* [Task objective]:
Take the listing below and reproduce it in full. Change nothing.

* [Data extract]:

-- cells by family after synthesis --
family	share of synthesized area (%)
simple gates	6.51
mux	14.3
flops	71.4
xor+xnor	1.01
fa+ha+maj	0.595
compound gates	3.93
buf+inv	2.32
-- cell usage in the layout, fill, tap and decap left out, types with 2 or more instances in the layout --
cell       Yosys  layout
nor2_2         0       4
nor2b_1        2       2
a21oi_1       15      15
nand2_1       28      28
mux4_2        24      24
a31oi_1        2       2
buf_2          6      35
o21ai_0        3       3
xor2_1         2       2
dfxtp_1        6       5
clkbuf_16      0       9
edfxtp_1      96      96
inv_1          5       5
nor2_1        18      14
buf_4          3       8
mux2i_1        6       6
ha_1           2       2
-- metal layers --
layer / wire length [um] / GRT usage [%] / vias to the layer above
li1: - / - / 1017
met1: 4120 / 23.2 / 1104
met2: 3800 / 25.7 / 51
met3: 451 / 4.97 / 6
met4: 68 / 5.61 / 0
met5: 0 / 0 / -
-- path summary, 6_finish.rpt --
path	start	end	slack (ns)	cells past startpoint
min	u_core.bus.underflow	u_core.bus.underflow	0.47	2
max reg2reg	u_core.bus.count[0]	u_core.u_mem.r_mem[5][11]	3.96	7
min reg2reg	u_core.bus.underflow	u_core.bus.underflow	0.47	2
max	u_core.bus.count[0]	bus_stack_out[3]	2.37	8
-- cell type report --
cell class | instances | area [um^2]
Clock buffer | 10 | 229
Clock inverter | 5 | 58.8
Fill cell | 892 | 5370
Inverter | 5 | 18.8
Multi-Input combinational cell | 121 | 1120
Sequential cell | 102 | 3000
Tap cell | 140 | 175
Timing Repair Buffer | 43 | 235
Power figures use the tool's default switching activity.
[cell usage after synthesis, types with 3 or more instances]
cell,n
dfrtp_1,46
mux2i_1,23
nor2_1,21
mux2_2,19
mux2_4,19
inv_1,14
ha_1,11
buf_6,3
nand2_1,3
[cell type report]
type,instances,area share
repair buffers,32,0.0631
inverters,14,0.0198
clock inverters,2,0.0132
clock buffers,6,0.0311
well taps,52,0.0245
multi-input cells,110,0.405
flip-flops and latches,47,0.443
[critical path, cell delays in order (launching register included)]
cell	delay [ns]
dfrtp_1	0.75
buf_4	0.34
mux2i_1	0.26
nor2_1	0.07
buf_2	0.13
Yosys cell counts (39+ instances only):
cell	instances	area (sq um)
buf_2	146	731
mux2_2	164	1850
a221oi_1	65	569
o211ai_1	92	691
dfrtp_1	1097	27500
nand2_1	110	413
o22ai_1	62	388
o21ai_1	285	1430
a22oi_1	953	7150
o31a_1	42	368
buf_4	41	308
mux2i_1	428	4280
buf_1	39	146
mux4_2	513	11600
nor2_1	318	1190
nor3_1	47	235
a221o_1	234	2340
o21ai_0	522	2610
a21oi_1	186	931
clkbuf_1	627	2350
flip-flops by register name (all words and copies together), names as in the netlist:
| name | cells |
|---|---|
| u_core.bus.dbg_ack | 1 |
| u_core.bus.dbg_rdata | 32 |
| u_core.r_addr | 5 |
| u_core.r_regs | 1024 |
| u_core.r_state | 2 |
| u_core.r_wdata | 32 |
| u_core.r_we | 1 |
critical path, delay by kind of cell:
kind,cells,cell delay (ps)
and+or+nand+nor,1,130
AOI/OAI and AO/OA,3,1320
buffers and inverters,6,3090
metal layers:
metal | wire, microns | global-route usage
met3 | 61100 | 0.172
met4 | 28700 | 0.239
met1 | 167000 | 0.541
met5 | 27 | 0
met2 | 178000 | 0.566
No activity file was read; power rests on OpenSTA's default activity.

* [Result of the exercise]:
-- cells by family after synthesis --
family	share of synthesized area (%)
simple gates	6.51
mux	14.3
flops	71.4
xor+xnor	1.01
fa+ha+maj	0.595
compound gates	3.93
buf+inv	2.32
-- cell usage in the layout, fill, tap and decap left out, types with 2 or more instances in the layout --
cell       Yosys  layout
nor2_2         0       4
nor2b_1        2       2
a21oi_1       15      15
nand2_1       28      28
mux4_2        24      24
a31oi_1        2       2
buf_2          6      35
o21ai_0        3       3
xor2_1         2       2
dfxtp_1        6       5
clkbuf_16      0       9
edfxtp_1      96      96
inv_1          5       5
nor2_1        18      14
buf_4          3       8
mux2i_1        6       6
ha_1           2       2
-- metal layers --
layer / wire length [um] / GRT usage [%] / vias to the layer above
li1: - / - / 1017
met1: 4120 / 23.2 / 1104
met2: 3800 / 25.7 / 51
met3: 451 / 4.97 / 6
met4: 68 / 5.61 / 0
met5: 0 / 0 / -
-- path summary, 6_finish.rpt --
path	start	end	slack (ns)	cells past startpoint
min	u_core.bus.underflow	u_core.bus.underflow	0.47	2
max reg2reg	u_core.bus.count[0]	u_core.u_mem.r_mem[5][11]	3.96	7
min reg2reg	u_core.bus.underflow	u_core.bus.underflow	0.47	2
max	u_core.bus.count[0]	bus_stack_out[3]	2.37	8
-- cell type report --
cell class | instances | area [um^2]
Clock buffer | 10 | 229
Clock inverter | 5 | 58.8
Fill cell | 892 | 5370
Inverter | 5 | 18.8
Multi-Input combinational cell | 121 | 1120
Sequential cell | 102 | 3000
Tap cell | 140 | 175
Timing Repair Buffer | 43 | 235
Power figures use the tool's default switching activity.
[cell usage after synthesis, types with 3 or more instances]
cell,n
dfrtp_1,46
mux2i_1,23
nor2_1,21
mux2_2,19
mux2_4,19
inv_1,14
ha_1,11
buf_6,3
nand2_1,3
[cell type report]
type,instances,area share
repair buffers,32,0.0631
inverters,14,0.0198
clock inverters,2,0.0132
clock buffers,6,0.0311
well taps,52,0.0245
multi-input cells,110,0.405
flip-flops and latches,47,0.443
[critical path, cell delays in order (launching register included)]
cell	delay [ns]
dfrtp_1	0.75
buf_4	0.34
mux2i_1	0.26
nor2_1	0.07
buf_2	0.13
Yosys cell counts (39+ instances only):
cell	instances	area (sq um)
buf_2	146	731
mux2_2	164	1850
a221oi_1	65	569
o211ai_1	92	691
dfrtp_1	1097	27500
nand2_1	110	413
o22ai_1	62	388
o21ai_1	285	1430
a22oi_1	953	7150
o31a_1	42	368
buf_4	41	308
mux2i_1	428	4280
buf_1	39	146
mux4_2	513	11600
nor2_1	318	1190
nor3_1	47	235
a221o_1	234	2340
o21ai_0	522	2610
a21oi_1	186	931
clkbuf_1	627	2350
flip-flops by register name (all words and copies together), names as in the netlist:
| name | cells |
|---|---|
| u_core.bus.dbg_ack | 1 |
| u_core.bus.dbg_rdata | 32 |
| u_core.r_addr | 5 |
| u_core.r_regs | 1024 |
| u_core.r_state | 2 |
| u_core.r_wdata | 32 |
| u_core.r_we | 1 |
critical path, delay by kind of cell:
kind,cells,cell delay (ps)
and+or+nand+nor,1,130
AOI/OAI and AO/OA,3,1320
buffers and inverters,6,3090
metal layers:
metal | wire, microns | global-route usage
met3 | 61100 | 0.172
met4 | 28700 | 0.239
met1 | 167000 | 0.541
met5 | 27 | 0
met2 | 178000 | 0.566
No activity file was read; power rests on OpenSTA's default activity.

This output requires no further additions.